> [WHAT IS EXPECTED]
Bring together all lines from the listing below that contain the string "reset".

> [DATA EXTRACT]
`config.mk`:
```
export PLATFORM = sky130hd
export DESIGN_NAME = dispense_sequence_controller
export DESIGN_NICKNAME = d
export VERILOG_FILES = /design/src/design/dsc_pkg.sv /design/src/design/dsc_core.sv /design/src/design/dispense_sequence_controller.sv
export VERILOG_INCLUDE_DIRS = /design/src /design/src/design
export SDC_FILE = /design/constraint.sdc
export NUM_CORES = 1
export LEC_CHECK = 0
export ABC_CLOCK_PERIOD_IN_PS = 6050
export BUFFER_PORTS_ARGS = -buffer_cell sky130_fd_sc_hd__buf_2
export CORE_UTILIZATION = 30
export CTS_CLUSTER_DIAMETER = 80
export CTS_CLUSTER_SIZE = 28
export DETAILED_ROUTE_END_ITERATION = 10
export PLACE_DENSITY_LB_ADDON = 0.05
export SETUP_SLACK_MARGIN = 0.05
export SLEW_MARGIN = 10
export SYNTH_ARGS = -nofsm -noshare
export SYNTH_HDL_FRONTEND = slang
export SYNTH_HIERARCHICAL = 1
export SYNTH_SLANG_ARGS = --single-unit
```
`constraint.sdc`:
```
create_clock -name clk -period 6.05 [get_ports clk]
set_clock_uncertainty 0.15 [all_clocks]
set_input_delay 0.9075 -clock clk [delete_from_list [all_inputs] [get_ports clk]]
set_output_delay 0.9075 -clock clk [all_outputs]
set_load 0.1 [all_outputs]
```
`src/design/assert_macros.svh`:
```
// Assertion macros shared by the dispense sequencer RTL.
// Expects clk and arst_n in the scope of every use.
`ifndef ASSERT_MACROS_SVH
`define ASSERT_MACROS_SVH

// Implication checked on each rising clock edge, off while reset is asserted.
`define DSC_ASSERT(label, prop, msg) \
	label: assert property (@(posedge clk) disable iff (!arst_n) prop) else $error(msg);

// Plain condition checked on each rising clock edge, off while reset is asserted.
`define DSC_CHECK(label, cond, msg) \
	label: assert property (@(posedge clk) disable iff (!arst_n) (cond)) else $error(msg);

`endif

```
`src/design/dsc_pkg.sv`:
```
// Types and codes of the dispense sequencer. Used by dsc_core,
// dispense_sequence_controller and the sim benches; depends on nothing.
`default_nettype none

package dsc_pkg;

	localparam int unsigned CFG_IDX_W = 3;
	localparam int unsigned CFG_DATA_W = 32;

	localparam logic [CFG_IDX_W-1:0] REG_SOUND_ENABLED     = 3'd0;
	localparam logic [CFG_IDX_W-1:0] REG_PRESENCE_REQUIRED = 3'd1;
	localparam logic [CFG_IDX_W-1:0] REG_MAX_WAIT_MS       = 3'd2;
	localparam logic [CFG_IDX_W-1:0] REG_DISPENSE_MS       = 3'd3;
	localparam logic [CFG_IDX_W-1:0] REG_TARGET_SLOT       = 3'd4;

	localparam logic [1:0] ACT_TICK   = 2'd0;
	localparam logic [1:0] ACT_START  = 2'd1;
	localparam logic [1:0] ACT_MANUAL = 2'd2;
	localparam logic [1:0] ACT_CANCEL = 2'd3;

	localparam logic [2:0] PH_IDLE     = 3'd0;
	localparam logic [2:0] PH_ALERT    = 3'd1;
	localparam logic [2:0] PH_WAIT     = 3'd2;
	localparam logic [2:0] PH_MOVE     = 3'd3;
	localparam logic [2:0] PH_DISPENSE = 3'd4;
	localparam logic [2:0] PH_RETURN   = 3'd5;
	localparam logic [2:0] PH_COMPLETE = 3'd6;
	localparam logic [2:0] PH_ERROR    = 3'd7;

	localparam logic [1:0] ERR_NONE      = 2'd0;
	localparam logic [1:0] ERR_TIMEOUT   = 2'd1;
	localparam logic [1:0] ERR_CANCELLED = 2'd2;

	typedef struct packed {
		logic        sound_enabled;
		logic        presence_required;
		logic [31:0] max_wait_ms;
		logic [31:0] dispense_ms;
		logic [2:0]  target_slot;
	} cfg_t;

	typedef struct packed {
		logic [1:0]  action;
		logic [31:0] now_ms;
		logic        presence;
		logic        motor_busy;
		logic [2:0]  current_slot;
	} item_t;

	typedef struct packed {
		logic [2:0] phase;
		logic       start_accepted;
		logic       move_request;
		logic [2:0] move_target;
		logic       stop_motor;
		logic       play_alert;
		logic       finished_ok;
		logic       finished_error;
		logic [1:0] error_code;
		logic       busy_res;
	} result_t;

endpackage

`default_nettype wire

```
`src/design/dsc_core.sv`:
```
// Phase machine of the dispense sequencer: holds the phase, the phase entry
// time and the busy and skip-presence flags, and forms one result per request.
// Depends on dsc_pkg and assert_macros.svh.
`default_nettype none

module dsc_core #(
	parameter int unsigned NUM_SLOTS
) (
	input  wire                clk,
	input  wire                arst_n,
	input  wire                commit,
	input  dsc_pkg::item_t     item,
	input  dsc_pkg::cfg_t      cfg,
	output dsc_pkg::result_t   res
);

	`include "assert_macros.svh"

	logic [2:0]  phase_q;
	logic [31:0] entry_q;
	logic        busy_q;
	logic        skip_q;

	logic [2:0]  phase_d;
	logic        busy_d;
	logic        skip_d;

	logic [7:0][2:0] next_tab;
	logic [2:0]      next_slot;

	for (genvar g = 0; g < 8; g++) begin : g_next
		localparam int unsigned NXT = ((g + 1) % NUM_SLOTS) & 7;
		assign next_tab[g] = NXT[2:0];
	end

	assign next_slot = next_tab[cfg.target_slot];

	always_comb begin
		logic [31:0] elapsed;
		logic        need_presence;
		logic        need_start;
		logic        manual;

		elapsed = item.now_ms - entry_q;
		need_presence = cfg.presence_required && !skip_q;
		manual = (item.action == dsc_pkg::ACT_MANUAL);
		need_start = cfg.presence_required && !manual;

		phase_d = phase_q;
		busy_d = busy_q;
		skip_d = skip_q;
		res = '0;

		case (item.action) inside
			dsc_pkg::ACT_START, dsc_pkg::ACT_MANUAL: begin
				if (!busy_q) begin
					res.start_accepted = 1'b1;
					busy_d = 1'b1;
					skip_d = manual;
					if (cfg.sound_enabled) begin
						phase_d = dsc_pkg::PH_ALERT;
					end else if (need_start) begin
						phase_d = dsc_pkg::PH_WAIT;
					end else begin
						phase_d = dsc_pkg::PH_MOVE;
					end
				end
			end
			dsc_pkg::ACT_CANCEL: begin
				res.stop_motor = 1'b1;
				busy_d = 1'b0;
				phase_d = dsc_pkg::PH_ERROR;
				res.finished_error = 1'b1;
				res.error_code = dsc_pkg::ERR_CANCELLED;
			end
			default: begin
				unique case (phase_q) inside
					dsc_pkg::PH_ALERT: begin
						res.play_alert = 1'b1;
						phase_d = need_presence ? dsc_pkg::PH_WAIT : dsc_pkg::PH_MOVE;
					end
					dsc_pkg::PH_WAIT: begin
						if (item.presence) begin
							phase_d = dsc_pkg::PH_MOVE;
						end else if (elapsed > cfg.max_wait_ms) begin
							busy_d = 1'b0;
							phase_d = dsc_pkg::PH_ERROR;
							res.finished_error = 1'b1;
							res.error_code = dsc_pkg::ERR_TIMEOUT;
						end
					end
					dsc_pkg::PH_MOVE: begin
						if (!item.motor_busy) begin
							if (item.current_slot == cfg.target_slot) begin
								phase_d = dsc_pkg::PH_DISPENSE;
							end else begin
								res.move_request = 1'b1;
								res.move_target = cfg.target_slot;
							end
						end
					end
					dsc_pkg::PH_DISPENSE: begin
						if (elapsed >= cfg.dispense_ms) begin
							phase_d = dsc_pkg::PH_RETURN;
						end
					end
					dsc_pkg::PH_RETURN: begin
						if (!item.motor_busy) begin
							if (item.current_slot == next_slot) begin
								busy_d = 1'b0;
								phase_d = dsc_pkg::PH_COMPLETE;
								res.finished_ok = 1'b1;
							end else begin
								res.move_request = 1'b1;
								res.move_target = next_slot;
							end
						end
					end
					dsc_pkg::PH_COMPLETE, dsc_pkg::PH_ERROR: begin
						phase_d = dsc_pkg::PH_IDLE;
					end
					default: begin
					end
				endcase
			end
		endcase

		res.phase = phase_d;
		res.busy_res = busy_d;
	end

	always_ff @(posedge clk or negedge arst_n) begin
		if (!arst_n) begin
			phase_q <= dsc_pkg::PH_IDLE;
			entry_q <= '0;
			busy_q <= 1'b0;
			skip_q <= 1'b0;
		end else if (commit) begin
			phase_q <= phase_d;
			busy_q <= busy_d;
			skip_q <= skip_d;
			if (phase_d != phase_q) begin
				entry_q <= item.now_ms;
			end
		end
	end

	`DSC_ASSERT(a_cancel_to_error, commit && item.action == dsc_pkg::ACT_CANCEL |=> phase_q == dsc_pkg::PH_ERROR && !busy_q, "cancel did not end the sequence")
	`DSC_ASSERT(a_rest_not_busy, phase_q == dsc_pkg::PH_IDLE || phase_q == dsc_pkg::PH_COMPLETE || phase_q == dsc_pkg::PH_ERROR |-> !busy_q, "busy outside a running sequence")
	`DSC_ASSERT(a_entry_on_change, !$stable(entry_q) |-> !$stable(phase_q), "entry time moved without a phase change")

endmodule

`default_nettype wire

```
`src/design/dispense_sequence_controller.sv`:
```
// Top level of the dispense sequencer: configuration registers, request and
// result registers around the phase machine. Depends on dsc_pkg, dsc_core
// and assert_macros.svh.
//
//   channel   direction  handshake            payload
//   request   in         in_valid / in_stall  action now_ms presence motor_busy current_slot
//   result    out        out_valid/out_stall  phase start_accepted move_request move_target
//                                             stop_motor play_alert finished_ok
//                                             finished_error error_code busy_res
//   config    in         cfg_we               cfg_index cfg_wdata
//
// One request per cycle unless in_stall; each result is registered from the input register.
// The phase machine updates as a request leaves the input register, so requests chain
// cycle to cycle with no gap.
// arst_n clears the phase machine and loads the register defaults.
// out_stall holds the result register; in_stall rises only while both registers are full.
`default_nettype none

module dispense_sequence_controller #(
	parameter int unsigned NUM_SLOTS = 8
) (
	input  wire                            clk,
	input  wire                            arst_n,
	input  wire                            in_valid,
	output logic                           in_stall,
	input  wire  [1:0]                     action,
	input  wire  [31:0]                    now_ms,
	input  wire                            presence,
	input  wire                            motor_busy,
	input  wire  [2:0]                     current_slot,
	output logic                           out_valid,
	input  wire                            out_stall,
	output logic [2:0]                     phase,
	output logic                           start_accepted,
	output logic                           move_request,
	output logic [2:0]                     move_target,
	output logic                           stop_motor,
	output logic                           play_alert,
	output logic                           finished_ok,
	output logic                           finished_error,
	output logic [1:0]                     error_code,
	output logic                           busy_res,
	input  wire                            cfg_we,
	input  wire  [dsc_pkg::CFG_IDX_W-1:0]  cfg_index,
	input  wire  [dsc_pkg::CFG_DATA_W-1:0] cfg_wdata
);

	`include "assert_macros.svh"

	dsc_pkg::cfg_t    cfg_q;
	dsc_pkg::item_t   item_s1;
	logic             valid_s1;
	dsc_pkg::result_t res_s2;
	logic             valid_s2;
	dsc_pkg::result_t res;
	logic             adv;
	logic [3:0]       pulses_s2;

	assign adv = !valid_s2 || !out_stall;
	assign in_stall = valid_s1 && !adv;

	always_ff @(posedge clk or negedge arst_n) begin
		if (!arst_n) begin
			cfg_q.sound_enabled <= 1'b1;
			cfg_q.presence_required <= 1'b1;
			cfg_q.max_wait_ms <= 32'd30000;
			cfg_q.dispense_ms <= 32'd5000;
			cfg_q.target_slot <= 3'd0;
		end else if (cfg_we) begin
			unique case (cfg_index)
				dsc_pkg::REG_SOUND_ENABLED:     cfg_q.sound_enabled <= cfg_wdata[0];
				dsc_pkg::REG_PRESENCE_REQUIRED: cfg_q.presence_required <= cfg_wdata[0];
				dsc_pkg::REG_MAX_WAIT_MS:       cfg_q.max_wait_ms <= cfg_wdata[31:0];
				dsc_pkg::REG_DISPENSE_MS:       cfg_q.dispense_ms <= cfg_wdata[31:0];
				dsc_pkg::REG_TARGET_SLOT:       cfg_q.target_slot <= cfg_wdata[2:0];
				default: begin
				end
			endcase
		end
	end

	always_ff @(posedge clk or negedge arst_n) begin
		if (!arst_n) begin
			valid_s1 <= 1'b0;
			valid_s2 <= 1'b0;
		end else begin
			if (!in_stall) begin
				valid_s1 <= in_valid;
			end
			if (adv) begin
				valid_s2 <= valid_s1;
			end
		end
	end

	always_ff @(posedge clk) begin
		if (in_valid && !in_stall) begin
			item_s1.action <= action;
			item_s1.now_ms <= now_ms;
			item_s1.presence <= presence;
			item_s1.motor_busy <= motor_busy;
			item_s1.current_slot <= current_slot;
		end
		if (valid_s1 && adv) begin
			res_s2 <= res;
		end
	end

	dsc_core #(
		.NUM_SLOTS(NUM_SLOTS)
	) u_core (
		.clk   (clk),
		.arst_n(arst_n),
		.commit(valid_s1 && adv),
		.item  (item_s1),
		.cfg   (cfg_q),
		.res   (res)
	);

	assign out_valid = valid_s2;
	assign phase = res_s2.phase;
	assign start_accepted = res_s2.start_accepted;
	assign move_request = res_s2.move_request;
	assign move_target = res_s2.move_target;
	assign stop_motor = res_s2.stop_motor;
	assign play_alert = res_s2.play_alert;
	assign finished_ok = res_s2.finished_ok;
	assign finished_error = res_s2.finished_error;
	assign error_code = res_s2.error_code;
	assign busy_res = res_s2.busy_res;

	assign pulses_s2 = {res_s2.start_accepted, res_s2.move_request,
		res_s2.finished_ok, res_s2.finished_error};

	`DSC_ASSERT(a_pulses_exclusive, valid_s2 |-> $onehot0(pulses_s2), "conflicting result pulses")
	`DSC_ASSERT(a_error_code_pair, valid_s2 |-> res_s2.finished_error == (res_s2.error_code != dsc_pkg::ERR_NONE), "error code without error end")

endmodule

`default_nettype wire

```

> [SOLUTION TO THIS EXERCISE]
// Implication checked on each rising clock edge, off while reset is asserted.
// Plain condition checked on each rising clock edge, off while reset is asserted.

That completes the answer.